El brote de ébola que afecta al este de la República Democrática del Congo y se ha extendido a Uganda registra 43 muertos y 263 casos confirmados, con más de 1.100 sospechosos bajo investigación, según el balance publicado este domingo por Jean Kaseya, director de los Centros Africanos para el Control y la Prevención de Enfermedades (Africa CDC). Kaseya difundió las cifras en el Financial Times y señaló que la crisis constituye una prueba para los países afectados, su institución y la Unión Africana.
Kaseya indicó que los combates entre el ejército congoleño y grupos rebeldes han desplazado a la población a través de fronteras con Uganda, lo que acelera la dispersión viral. Los sistemas sanitarios se encuentran saturados y para la cepa Bundibugyo no existe vacuna ni tratamiento aprobados.
La Organización Mundial de la Salud declaró el brote como emergencia de salud pública de importancia internacional el 17 de mayo, doce días después de ser alertada. Fue la primera vez que su director general, Tedros Adhanom Ghebreyesus, activó esa categoría sin convocar previamente un Comité de Emergencias.

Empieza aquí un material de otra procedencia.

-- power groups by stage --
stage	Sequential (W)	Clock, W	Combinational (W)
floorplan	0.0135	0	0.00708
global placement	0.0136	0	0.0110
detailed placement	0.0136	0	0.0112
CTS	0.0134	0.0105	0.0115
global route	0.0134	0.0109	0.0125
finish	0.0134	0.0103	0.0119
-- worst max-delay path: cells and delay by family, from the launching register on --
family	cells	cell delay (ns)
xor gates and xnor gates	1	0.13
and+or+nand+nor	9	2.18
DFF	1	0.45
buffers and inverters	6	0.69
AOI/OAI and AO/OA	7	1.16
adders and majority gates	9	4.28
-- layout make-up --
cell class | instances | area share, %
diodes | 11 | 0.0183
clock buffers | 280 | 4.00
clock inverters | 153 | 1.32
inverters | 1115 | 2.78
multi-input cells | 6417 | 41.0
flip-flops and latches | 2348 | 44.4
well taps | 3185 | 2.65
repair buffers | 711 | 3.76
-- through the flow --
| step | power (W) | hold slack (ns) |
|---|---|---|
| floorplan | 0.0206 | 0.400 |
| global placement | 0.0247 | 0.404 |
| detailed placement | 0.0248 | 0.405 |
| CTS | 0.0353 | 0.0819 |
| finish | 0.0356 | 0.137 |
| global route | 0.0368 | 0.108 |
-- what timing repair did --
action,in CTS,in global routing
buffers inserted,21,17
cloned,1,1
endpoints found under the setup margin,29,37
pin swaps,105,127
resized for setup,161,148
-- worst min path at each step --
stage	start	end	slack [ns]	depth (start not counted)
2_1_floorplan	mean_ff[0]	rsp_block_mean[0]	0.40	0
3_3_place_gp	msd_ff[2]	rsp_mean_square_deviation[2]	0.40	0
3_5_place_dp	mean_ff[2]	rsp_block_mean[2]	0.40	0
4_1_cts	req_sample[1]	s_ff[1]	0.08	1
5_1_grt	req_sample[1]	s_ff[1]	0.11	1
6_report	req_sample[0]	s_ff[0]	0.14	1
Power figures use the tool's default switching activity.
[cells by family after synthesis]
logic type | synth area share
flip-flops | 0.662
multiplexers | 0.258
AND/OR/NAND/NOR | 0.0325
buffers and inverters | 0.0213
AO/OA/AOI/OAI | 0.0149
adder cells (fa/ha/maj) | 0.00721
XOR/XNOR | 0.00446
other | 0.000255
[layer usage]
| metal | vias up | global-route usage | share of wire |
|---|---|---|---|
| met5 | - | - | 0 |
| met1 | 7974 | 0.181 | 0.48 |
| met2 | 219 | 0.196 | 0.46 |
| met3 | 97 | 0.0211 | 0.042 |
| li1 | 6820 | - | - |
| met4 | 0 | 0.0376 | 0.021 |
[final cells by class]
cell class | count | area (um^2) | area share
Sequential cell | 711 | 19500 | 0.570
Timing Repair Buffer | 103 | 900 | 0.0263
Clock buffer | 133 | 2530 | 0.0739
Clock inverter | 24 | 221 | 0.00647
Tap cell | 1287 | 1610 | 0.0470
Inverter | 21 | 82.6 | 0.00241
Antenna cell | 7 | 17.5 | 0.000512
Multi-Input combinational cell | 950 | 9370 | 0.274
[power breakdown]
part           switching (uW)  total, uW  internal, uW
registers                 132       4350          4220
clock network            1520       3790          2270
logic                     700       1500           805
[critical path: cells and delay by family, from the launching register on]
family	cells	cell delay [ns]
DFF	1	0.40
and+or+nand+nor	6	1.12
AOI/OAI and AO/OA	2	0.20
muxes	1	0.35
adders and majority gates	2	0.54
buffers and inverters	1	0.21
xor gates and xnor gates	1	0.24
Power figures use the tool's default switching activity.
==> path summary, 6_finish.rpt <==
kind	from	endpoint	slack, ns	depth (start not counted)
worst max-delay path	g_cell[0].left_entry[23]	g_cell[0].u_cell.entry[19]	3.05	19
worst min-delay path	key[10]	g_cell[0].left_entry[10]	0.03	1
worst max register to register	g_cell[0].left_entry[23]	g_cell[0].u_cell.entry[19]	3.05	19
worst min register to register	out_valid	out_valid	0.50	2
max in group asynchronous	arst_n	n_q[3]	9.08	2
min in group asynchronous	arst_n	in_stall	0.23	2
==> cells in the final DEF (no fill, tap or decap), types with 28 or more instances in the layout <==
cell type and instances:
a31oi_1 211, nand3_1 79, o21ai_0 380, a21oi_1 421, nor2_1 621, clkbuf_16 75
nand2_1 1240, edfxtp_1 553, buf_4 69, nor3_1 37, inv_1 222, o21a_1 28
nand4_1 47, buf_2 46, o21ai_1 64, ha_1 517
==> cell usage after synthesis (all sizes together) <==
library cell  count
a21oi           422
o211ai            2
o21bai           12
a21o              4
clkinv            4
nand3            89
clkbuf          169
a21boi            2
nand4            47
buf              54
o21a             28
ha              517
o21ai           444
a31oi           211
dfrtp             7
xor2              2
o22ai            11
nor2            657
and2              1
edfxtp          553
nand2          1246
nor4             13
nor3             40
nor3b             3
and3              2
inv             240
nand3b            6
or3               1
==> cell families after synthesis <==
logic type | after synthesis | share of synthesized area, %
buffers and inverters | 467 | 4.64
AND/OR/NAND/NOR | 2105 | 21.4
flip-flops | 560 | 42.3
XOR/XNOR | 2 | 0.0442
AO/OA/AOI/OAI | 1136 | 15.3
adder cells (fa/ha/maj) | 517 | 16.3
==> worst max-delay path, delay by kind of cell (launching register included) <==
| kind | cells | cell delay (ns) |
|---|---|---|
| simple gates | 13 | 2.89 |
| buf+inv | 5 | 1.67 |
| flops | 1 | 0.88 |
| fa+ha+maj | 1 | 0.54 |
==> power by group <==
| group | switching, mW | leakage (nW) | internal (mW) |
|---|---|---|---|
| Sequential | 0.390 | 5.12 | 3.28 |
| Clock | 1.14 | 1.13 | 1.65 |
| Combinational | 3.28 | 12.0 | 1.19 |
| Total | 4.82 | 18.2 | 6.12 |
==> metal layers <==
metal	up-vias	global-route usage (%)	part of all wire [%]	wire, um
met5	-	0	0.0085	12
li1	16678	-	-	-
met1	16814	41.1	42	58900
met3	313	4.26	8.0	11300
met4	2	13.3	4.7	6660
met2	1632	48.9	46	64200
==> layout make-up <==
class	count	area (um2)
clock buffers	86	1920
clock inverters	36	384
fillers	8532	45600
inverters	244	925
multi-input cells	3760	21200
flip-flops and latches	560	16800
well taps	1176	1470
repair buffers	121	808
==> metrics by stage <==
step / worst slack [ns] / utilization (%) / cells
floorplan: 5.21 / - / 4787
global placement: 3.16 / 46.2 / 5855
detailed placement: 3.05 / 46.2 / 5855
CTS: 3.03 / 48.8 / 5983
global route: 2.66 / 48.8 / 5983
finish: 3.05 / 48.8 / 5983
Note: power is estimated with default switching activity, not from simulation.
**src/rtl/lzss_ram.sv**
```systemverilog
// Generic simple dual-port RAM: one write port, one registered read port.
`timescale 1ns / 1ps

module lzss_ram #(
    parameter int WIDTH = 8,
    parameter int DEPTH = 16
) (
    input  logic                     i_clk,
    input  logic                     i_we,
    input  logic [$clog2(DEPTH)-1:0] i_waddr,
    input  logic [WIDTH-1:0]         i_wdata,
    input  logic [$clog2(DEPTH)-1:0] i_raddr,
    output logic [WIDTH-1:0]         o_rdata
);

    logic [WIDTH-1:0] r_mem [DEPTH];
    logic [WIDTH-1:0] r_rdata;

    always_ff @(posedge i_clk) begin
        if (i_we) begin
            r_mem[i_waddr] <= i_wdata;
        end
        r_rdata <= r_mem[i_raddr];
    end

    assign o_rdata = r_rdata;

endmodule

```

El Comité, reunido al día siguiente, respaldó el diagnóstico.
El ministro de Salud, Roger Kamba, que compartió con Tedros la rueda de prensa del sábado, estimó entre cuatro y seis meses para contener la epidemia. Ituri concentra la mayoría de los casos, mientras Kivu Norte suma alrededor de veinte y Kivu Sur solo uno.
Este es el decimoséptimo brote de ébola en la República Democrática del Congo desde que el virus fue identificado en 1976. El anterior, causado por la cepa Zaire en Kasai, se cerró en diciembre de 2025 tras 64 casos y 45 muertos. Uganda cerró su frontera con el Congo el 27 de mayo.
Sin vacuna ni antiviral, la contención depende del rastreo de contactos, aislamiento temprano y movilización comunitaria.